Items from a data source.
- Opening Delimiter -
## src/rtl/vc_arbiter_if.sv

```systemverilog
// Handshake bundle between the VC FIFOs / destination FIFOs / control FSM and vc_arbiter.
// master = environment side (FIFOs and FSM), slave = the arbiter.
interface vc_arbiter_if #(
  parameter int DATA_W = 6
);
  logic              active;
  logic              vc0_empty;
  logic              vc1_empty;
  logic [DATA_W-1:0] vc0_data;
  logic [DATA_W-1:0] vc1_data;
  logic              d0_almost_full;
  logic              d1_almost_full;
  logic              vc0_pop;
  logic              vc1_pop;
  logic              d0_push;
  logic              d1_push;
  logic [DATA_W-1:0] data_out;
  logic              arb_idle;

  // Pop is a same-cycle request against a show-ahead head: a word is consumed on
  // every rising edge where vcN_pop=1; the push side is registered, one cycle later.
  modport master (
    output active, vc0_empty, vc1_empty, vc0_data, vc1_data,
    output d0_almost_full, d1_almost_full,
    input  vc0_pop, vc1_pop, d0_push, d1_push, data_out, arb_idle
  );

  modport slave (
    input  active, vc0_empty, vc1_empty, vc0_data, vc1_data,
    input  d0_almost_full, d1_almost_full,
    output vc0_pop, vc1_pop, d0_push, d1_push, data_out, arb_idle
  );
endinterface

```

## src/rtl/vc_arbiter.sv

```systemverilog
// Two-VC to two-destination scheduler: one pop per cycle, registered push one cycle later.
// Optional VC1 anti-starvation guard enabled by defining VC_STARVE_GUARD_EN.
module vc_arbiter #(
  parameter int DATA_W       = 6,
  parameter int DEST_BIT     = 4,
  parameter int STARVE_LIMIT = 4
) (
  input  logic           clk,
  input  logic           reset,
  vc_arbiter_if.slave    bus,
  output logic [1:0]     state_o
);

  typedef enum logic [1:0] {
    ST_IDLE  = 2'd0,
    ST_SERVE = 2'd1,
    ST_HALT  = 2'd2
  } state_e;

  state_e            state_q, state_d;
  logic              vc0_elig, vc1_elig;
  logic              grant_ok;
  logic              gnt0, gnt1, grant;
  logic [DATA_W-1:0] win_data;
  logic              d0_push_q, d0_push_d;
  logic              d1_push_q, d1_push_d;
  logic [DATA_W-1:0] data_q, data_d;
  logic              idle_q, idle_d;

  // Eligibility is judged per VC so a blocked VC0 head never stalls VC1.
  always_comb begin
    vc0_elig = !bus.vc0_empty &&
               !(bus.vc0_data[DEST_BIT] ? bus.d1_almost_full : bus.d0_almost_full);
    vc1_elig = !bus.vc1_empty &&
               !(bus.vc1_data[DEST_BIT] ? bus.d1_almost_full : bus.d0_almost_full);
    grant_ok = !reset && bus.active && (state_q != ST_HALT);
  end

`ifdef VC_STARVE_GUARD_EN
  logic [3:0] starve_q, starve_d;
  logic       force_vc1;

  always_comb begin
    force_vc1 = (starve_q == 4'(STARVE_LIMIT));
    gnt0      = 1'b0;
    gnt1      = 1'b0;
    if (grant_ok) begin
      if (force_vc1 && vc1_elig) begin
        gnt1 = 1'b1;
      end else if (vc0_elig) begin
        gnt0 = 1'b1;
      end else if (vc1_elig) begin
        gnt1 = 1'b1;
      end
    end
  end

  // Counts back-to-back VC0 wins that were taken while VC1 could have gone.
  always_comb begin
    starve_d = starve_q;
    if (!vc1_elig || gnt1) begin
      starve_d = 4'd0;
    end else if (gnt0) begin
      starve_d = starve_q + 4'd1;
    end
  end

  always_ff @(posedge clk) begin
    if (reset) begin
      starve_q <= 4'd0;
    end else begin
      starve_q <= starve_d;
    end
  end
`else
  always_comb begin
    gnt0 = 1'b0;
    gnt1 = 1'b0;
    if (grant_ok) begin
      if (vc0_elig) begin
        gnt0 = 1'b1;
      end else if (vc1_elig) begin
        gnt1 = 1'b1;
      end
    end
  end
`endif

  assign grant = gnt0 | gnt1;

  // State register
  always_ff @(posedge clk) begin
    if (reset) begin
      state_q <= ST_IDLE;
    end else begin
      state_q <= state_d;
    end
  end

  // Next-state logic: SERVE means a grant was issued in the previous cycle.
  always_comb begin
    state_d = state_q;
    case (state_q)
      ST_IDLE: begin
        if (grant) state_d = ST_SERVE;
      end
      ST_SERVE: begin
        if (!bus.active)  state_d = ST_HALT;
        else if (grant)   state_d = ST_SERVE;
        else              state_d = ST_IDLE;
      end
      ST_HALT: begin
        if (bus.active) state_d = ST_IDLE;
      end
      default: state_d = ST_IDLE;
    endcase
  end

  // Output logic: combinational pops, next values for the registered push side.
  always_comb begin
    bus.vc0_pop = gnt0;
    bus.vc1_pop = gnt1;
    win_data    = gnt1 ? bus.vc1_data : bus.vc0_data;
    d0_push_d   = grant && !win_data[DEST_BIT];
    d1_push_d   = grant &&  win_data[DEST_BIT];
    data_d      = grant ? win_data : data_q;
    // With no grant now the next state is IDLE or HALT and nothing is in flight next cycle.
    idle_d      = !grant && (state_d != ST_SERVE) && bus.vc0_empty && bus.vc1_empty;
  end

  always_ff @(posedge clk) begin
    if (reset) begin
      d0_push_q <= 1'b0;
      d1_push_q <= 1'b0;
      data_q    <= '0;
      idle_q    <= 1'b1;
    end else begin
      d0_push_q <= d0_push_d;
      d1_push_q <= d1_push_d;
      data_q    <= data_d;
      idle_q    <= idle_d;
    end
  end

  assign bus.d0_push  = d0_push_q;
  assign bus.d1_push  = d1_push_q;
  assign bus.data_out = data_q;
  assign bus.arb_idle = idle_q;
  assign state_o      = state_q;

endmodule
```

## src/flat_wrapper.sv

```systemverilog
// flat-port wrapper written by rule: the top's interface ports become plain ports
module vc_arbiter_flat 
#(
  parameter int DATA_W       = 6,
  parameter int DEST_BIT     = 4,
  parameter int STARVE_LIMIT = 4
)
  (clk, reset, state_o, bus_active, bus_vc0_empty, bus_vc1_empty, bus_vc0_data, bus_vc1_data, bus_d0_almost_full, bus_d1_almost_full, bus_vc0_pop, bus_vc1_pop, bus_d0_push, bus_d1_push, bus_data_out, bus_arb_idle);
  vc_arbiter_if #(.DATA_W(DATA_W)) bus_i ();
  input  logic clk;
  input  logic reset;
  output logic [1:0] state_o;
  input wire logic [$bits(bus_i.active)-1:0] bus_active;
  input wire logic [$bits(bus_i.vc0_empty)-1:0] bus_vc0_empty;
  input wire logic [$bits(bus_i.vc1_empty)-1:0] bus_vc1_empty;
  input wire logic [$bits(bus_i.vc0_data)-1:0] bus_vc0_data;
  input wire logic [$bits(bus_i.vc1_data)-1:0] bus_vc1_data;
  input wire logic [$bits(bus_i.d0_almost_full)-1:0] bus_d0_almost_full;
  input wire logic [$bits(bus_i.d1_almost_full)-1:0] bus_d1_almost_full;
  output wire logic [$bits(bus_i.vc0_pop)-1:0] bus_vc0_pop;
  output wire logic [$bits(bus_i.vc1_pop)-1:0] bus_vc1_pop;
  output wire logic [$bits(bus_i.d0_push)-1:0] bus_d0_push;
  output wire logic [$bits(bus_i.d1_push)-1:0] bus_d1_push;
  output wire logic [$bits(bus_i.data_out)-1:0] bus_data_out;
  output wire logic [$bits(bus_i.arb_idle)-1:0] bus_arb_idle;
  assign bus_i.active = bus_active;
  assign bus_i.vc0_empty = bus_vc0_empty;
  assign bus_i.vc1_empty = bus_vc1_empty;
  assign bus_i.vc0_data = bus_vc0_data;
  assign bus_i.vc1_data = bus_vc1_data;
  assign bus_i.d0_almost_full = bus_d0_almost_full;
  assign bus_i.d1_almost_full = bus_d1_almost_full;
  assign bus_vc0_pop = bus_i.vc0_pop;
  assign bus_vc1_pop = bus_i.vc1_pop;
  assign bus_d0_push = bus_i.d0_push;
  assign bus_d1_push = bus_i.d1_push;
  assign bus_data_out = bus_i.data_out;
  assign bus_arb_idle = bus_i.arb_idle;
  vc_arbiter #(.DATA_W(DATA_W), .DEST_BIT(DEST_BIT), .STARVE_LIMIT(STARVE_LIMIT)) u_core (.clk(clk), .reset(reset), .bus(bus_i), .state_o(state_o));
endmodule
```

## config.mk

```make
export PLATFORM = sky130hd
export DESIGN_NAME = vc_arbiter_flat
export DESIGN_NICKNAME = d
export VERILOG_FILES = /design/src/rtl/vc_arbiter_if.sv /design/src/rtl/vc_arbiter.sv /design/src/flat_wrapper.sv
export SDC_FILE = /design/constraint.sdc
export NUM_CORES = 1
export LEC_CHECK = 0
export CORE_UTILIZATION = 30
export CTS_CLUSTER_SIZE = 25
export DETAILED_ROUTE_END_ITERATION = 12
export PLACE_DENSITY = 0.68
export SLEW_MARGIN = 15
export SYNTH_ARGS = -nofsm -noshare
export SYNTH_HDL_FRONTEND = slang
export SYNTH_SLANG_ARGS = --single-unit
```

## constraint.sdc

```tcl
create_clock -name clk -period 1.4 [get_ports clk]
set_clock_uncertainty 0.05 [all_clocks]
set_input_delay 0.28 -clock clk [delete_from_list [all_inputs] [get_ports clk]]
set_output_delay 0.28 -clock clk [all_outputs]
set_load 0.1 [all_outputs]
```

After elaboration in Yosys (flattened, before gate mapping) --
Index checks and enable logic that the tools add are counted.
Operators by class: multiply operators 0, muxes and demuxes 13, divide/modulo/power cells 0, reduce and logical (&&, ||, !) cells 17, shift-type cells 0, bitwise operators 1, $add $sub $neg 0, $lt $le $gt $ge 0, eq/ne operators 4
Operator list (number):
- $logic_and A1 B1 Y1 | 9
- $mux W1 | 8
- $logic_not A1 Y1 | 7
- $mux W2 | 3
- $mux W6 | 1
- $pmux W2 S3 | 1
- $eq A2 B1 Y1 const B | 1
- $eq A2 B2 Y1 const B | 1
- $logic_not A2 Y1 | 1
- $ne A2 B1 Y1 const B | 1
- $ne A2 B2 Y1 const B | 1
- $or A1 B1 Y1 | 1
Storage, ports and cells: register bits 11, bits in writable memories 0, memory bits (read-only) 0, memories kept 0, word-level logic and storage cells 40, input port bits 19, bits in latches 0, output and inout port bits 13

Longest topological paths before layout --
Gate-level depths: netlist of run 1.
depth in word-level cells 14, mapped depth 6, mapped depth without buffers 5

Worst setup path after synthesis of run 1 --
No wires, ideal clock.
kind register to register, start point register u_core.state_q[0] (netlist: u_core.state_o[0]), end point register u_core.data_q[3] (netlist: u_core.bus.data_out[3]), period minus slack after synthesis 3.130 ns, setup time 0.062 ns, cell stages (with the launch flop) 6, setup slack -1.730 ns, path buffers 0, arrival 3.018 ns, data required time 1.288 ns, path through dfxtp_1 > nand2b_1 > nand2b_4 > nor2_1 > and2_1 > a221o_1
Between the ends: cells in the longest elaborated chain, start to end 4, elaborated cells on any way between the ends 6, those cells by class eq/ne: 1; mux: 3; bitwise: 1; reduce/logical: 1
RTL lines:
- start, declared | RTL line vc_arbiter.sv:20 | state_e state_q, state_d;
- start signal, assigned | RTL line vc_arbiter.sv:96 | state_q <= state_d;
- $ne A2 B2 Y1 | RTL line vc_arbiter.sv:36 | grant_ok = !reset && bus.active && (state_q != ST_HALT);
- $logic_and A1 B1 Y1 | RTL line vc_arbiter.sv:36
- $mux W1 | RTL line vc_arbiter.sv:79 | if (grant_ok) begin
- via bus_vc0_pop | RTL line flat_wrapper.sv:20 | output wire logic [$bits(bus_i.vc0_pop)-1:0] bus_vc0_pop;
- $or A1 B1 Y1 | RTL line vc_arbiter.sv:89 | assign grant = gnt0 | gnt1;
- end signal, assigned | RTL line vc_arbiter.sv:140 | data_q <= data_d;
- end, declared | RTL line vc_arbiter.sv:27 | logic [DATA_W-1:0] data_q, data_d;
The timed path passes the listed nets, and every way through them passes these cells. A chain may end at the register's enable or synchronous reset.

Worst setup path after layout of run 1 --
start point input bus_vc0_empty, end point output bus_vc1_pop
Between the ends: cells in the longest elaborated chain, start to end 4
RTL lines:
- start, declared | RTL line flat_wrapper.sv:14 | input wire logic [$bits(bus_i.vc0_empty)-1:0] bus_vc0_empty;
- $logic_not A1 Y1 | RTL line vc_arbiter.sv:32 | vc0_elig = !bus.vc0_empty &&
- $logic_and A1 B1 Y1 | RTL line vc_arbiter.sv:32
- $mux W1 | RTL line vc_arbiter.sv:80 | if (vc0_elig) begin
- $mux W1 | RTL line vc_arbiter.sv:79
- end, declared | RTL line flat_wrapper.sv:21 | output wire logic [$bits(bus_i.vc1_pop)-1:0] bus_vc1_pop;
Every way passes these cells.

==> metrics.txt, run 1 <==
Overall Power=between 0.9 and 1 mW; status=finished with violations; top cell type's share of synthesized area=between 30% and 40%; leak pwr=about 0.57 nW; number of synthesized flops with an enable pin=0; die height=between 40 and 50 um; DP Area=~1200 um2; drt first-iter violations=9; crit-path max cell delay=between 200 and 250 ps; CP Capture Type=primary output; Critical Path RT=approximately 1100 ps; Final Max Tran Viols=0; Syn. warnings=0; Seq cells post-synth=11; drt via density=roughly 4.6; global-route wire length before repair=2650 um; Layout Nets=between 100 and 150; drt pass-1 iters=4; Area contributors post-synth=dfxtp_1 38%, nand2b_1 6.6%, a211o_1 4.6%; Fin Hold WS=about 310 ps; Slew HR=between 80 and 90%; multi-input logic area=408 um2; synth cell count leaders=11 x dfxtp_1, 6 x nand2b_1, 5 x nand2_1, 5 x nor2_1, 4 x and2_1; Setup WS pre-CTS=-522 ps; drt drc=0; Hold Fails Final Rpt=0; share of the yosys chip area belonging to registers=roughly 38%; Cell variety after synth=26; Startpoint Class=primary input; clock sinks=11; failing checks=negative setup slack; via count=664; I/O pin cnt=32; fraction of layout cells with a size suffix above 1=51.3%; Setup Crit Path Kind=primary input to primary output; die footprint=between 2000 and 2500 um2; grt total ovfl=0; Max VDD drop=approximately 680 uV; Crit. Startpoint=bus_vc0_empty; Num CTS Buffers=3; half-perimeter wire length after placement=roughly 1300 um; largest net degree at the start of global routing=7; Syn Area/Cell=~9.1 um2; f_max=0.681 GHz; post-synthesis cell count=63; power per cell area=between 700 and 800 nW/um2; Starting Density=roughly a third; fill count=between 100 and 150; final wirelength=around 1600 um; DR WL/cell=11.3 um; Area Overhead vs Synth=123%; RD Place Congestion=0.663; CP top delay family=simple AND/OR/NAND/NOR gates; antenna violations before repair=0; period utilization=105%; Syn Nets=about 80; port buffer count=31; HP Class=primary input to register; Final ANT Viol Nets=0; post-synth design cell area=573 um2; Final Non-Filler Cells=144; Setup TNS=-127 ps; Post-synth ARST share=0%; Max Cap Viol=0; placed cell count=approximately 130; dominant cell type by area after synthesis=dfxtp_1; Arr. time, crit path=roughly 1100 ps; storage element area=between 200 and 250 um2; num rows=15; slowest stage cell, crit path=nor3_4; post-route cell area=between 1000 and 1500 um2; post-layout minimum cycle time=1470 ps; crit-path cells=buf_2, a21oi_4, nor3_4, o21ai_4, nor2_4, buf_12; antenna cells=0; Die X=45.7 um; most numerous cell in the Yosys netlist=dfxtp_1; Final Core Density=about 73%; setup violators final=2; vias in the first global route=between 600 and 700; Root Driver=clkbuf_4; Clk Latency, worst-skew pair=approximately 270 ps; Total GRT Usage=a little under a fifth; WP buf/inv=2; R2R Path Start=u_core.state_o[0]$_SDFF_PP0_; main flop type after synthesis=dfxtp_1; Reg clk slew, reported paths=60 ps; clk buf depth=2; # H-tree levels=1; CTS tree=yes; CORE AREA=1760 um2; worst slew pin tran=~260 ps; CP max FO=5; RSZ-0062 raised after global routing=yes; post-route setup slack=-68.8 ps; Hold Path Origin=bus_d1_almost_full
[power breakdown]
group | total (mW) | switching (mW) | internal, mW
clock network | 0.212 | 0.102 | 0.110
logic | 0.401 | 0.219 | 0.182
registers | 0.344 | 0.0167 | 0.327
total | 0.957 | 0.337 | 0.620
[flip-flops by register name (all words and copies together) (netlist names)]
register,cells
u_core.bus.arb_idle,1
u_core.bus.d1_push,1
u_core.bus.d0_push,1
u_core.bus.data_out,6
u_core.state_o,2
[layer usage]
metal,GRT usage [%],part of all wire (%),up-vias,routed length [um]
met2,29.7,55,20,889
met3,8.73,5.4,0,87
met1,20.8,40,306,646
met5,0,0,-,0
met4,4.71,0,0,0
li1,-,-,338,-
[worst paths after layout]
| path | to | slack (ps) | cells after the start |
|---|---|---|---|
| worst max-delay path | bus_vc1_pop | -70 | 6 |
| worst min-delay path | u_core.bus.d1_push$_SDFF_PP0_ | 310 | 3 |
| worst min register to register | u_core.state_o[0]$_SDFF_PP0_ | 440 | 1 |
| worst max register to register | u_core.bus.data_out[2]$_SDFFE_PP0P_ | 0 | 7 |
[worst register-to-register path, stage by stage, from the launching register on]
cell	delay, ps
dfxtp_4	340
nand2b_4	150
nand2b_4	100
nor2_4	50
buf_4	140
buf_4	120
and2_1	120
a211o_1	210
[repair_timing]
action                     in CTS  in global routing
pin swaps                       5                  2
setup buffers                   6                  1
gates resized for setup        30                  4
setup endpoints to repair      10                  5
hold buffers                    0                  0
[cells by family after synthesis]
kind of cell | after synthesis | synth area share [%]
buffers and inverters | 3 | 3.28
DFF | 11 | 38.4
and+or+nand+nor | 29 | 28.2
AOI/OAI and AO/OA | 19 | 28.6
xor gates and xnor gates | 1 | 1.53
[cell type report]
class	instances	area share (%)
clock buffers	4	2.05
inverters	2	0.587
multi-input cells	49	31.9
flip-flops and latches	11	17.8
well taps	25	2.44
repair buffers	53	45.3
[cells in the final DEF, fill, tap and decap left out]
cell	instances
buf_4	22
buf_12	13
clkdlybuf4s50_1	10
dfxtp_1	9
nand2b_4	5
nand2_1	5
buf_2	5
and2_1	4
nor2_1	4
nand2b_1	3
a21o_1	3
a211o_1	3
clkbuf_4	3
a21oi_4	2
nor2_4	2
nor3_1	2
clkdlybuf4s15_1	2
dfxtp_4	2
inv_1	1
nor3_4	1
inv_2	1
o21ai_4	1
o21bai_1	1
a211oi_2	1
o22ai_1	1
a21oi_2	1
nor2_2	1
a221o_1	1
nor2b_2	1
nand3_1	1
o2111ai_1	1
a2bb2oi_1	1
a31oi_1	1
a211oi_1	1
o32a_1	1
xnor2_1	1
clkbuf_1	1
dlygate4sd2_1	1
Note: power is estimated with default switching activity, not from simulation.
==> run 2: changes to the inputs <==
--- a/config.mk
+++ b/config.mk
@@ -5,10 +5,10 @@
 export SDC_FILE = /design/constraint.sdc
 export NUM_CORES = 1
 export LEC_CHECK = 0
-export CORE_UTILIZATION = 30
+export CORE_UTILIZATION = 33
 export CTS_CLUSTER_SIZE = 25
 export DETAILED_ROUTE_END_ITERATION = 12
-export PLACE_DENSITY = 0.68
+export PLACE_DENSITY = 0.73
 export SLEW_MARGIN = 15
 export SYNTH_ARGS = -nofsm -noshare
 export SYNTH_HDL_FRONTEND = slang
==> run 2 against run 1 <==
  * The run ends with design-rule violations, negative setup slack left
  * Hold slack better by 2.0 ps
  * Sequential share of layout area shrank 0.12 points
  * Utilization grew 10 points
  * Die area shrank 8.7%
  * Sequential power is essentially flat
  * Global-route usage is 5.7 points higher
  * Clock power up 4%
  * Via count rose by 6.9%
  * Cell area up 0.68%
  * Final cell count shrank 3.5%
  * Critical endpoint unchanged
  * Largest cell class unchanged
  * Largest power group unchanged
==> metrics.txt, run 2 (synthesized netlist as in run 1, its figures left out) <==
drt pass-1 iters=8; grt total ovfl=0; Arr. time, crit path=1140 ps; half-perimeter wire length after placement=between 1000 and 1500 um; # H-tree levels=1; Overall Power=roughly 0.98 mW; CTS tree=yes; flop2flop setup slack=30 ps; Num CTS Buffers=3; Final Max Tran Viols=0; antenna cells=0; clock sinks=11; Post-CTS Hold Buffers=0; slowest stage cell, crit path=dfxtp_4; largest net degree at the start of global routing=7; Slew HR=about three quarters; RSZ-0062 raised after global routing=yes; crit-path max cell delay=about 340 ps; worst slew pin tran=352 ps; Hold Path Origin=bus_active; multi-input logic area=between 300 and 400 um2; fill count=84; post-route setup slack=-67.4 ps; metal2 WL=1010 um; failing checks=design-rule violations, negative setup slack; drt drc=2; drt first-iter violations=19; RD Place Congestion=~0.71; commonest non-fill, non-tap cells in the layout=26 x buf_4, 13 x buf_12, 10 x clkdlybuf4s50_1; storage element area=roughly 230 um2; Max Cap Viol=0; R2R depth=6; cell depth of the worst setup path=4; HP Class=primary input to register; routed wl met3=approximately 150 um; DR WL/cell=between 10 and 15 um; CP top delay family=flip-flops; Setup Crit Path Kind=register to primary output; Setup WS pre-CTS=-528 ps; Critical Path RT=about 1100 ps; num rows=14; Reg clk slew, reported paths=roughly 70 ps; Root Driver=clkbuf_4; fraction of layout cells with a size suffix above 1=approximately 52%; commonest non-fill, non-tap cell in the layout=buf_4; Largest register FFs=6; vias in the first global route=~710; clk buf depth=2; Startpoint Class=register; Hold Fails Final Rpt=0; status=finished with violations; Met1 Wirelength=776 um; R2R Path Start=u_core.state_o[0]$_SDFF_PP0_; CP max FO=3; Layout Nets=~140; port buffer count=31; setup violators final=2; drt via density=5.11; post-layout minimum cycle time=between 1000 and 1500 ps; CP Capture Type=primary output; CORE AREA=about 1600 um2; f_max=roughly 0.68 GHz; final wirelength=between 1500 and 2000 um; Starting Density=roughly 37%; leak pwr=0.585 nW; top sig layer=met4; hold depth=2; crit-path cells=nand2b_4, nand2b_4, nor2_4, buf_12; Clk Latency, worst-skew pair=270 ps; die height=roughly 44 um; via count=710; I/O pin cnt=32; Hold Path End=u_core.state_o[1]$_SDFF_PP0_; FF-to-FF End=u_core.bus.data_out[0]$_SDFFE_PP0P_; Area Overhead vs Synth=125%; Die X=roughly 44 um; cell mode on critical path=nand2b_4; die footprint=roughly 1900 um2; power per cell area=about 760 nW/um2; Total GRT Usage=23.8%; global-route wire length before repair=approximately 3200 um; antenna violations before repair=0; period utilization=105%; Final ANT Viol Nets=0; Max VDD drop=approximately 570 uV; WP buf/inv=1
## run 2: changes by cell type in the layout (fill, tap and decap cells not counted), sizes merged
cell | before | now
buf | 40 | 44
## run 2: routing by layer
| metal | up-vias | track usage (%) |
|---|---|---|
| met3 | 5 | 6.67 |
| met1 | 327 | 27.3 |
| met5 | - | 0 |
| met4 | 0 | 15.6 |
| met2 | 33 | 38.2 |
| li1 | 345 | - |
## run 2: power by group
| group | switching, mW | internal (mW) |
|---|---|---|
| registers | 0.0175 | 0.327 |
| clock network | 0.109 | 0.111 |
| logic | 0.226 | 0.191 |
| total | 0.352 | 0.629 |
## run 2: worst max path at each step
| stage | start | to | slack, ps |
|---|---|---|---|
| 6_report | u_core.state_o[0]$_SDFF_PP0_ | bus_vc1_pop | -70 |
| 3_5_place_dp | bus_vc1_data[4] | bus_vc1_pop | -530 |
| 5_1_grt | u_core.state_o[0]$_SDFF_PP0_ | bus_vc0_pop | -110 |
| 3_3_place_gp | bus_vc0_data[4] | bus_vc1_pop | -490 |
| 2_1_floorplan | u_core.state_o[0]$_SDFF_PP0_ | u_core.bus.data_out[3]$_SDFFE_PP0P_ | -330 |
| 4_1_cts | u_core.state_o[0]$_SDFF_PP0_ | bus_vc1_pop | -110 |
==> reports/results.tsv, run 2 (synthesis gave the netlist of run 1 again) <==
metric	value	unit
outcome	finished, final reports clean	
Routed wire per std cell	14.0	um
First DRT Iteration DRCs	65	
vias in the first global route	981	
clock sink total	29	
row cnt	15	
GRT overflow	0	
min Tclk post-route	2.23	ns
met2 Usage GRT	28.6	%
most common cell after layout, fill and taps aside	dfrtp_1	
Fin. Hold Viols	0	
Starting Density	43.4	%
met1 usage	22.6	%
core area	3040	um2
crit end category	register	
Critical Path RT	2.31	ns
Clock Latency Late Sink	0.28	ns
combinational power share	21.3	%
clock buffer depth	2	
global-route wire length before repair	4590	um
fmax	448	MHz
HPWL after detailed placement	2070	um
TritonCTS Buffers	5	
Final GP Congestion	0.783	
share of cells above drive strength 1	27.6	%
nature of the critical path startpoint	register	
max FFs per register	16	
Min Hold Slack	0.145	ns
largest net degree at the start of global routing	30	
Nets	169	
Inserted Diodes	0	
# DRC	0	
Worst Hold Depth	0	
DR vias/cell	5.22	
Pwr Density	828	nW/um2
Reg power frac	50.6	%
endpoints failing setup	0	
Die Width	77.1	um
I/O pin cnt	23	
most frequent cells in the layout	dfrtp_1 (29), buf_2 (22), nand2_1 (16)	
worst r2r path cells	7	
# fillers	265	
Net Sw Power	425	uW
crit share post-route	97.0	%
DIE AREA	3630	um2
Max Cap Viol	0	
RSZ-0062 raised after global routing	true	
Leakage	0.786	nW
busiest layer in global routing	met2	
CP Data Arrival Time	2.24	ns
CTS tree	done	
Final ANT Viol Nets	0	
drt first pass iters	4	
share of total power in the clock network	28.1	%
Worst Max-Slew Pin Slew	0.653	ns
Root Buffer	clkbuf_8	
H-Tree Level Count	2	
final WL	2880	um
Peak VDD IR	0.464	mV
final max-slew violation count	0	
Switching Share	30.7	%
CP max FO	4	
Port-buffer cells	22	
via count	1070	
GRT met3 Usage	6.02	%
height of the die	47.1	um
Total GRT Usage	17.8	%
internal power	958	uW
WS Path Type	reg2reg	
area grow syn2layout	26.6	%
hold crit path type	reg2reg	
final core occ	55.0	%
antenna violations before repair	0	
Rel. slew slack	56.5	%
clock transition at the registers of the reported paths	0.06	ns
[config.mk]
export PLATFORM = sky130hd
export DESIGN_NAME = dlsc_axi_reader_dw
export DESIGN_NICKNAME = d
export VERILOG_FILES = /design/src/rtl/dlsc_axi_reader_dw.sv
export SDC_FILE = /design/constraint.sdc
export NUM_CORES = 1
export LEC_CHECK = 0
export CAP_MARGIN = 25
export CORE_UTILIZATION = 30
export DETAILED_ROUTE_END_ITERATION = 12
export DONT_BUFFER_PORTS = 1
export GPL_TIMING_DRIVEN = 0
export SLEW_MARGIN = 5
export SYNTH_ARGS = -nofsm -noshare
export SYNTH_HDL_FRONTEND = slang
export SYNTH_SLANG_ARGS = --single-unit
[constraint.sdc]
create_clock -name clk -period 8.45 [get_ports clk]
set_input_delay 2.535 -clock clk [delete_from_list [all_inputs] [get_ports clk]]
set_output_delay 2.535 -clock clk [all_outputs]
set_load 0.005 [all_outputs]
- Closing Delimiter -
Directions. In the data above, which lines lie between the line with "shrank 0.12 points" and the line with "metrics.txt, run 2", inclusive? Print those lines exactly and nothing else.

Task solution.
  * Sequential share of layout area shrank 0.12 points
  * Utilization grew 10 points
  * Die area shrank 8.7%
  * Sequential power is essentially flat
  * Global-route usage is 5.7 points higher
  * Clock power up 4%
  * Via count rose by 6.9%
  * Cell area up 0.68%
  * Final cell count shrank 3.5%
  * Critical endpoint unchanged
  * Largest cell class unchanged
  * Largest power group unchanged
==> metrics.txt, run 2 (synthesized netlist as in run 1, its figures left out) <==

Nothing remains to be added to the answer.